La empresa texana Ikon Midstream es investigada en México y Estados Unidos por presunto contrabando de combustible y posibles vínculos con el Cártel Jalisco Nueva Generación (CJNG).
El 14 de abril, Homeland Security Investigations allanó sus oficinas en Houston dentro de una investigación criminal.
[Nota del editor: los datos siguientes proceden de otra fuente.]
<file path="config.mk">
export PLATFORM = sky130hd
export DESIGN_NAME = go_back_n_sender
export DESIGN_NICKNAME = d
export VERILOG_FILES = /design/src/hw/rtl/gbn_pkg.sv /design/src/hw/rtl/gbn_front.sv /design/src/hw/rtl/gbn_queue.sv /design/src/hw/rtl/gbn_back.sv /design/src/hw/rtl/go_back_n_sender.sv
export SDC_FILE = /design/constraint.sdc
export NUM_CORES = 2
export LEC_CHECK = 0
export ABC_CLOCK_PERIOD_IN_PS = 12600
export BUFFER_PORTS_ARGS = -buffer_cell sky130_fd_sc_hd__buf_4
export CORE_ASPECT_RATIO = 1.75
export CORE_MARGIN = 4
export CORE_UTILIZATION = 35
export CTS_CLUSTER_DIAMETER = 200
export DETAILED_ROUTE_END_ITERATION = 6
export HOLD_SLACK_MARGIN = 0.06
export MAX_ROUTING_LAYER = met4
export PLACE_DENSITY_LB_ADDON = 0.15
export SLEW_MARGIN = 10
export SYNTH_ARGS = -nofsm -noshare
export SYNTH_HDL_FRONTEND = slang
export SYNTH_SLANG_ARGS = --single-unit
</file>
<file path="constraint.sdc">
create_clock -name clk -period 12.6 [get_ports clk]
set_input_delay 0.63 -clock clk [delete_from_list [all_inputs] [get_ports clk]]
set_output_delay 0.63 -clock clk [all_outputs]
set_load 0.05 [all_outputs]
</file>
La compañía negó irregularidades y calificó la acción como no concluyente.
Documentos revisados por Reuters señalan que Ikon Midstream figura como pieza central de un esquema de importación ilícita de diésel y nafta hacia México.
Las exportaciones realizadas en buques de la naviera Torm fueron declaradas como lubricantes en aduanas, lo que permitió evadir millones de dólares en impuestos.
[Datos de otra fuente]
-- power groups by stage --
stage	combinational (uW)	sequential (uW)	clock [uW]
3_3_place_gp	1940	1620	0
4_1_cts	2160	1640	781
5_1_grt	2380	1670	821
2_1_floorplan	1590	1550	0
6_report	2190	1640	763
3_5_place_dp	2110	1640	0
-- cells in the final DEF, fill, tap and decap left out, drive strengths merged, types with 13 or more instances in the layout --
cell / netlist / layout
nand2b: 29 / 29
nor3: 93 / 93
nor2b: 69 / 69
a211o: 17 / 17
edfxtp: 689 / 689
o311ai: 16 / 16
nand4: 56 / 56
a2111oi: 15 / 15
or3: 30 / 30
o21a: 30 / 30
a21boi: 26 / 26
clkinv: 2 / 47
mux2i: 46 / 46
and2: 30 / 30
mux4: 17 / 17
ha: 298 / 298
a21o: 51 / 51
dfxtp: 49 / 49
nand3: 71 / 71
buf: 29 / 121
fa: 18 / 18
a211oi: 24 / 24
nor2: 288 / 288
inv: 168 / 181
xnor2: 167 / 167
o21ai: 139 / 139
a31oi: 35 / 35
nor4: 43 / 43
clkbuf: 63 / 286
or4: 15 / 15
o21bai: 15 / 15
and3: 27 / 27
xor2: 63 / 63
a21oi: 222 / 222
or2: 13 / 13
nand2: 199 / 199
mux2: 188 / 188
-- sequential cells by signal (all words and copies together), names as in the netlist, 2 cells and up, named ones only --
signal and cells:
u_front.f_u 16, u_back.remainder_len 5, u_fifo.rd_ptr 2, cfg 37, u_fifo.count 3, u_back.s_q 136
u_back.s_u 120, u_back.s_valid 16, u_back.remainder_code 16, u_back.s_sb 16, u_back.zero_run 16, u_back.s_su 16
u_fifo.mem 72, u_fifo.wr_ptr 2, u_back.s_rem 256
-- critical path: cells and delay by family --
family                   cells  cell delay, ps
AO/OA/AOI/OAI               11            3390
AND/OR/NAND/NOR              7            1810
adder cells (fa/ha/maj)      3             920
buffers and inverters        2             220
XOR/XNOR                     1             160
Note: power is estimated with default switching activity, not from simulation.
$ cat config.mk
export PLATFORM = sky130hd
export DESIGN_NAME = icmp_back
export DESIGN_NICKNAME = d
export VERILOG_FILES = /design/src/rtl/core/icmp_pkg.sv /design/src/rtl/core/icmp_back.sv
export VERILOG_INCLUDE_DIRS = /design/src /design/src/rtl/core
export SDC_FILE = /design/constraint.sdc
export NUM_CORES = 1
export LEC_CHECK = 0
export BUFFER_PORTS_ARGS = -buffer_cell sky130_fd_sc_hd__clkbuf_2
export CAP_MARGIN = 30
export CORE_AREA = 2 2 174 176
export DETAILED_ROUTE_END_ITERATION = 6
export DIE_AREA = 0 0 176 178
export GPL_ROUTABILITY_DRIVEN = 0
export PLACE_DENSITY = 0.79
export REMOVE_ABC_BUFFERS = 1
export SYNTH_ARGS = -nofsm -noshare
export SYNTH_HDL_FRONTEND = slang
export SYNTH_SLANG_ARGS = --single-unit
$ cat constraint.sdc
create_clock -name clk -period 8.1 [get_ports clk]
set_clock_uncertainty 0.15 [all_clocks]
set_input_delay 0.81 -clock clk [delete_from_list [all_inputs] [get_ports clk]]
set_output_delay 0.81 -clock clk [all_outputs]
set_load 0.01 [all_outputs]
--- config.mk ---
export PLATFORM = sky130hd
export DESIGN_NAME = buffer_pool_queue_manager
export DESIGN_NICKNAME = d
export VERILOG_FILES = /design/src/rtl/bpqm_pkg.sv /design/src/rtl/bpqm_core.sv /design/src/rtl/buffer_pool_queue_manager.sv
export SDC_FILE = /design/constraint.sdc
export NUM_CORES = 1
export LEC_CHECK = 0
export ABC_AREA = 0
export ABC_CLOCK_PERIOD_IN_PS = 4030
export BUFFER_PORTS_ARGS = -buffer_cell sky130_fd_sc_hd__buf_2
export CAP_MARGIN = 40
export CORE_MARGIN = 2
export CORE_UTILIZATION = 62
export CTS_CLUSTER_DIAMETER = 80
export DETAILED_ROUTE_END_ITERATION = 8
export GPL_TIMING_DRIVEN = 1
export HOLD_SLACK_MARGIN = 0.1
export PLACE_DENSITY = 0.78
export SLEW_MARGIN = 25
export SYNTH_ARGS = -nofsm -noshare
export SYNTH_HDL_FRONTEND = slang
export SYNTH_SLANG_ARGS = --single-unit
--- constraint.sdc ---
create_clock -name clk -period 4.03 [get_ports clk]
set_input_delay 0.806 -clock clk [delete_from_list [all_inputs] [get_ports clk]]
set_output_delay 0.806 -clock clk [all_outputs]
set_load 0.01 [all_outputs]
El combustible llegó a empresas mexicanas como Intanza y Azteca Cone, consideradas fachadas del CJNG, sin presencia física ni permisos oficiales de importación.
Autoridades mexicanas identificaron a la empresa de transporte Mefra Fletes como parte del esquema, vinculada con descargas en Ensenada y Guaymas.
El SAT suspendió en 2025 a Intanza, Azteca Cone y otras diez compañías relacionadas con Ikon Midstream por irregularidades fiscales y falta de documentación.
Ikon Midstream reconoció errores en sus declaraciones de exportación, calificándolos como administrativos, aunque expertos señalaron que las inexactitudes reiteradas son sospechosas.
Exxon Mobil aparece como proveedora del combustible, mientras que Torm cortó relaciones con Ikon tras conocerse las investigaciones.
La FGR abrió expedientes contra la empresa basados en testimonios y documentos, aunque no ha emitido comentarios públicos sobre el caso.
Este esquema refleja cómo el contrabando de hidrocarburos se ha convertido en la segunda fuente de ingresos de los cárteles mexicanos, después del narcotráfico.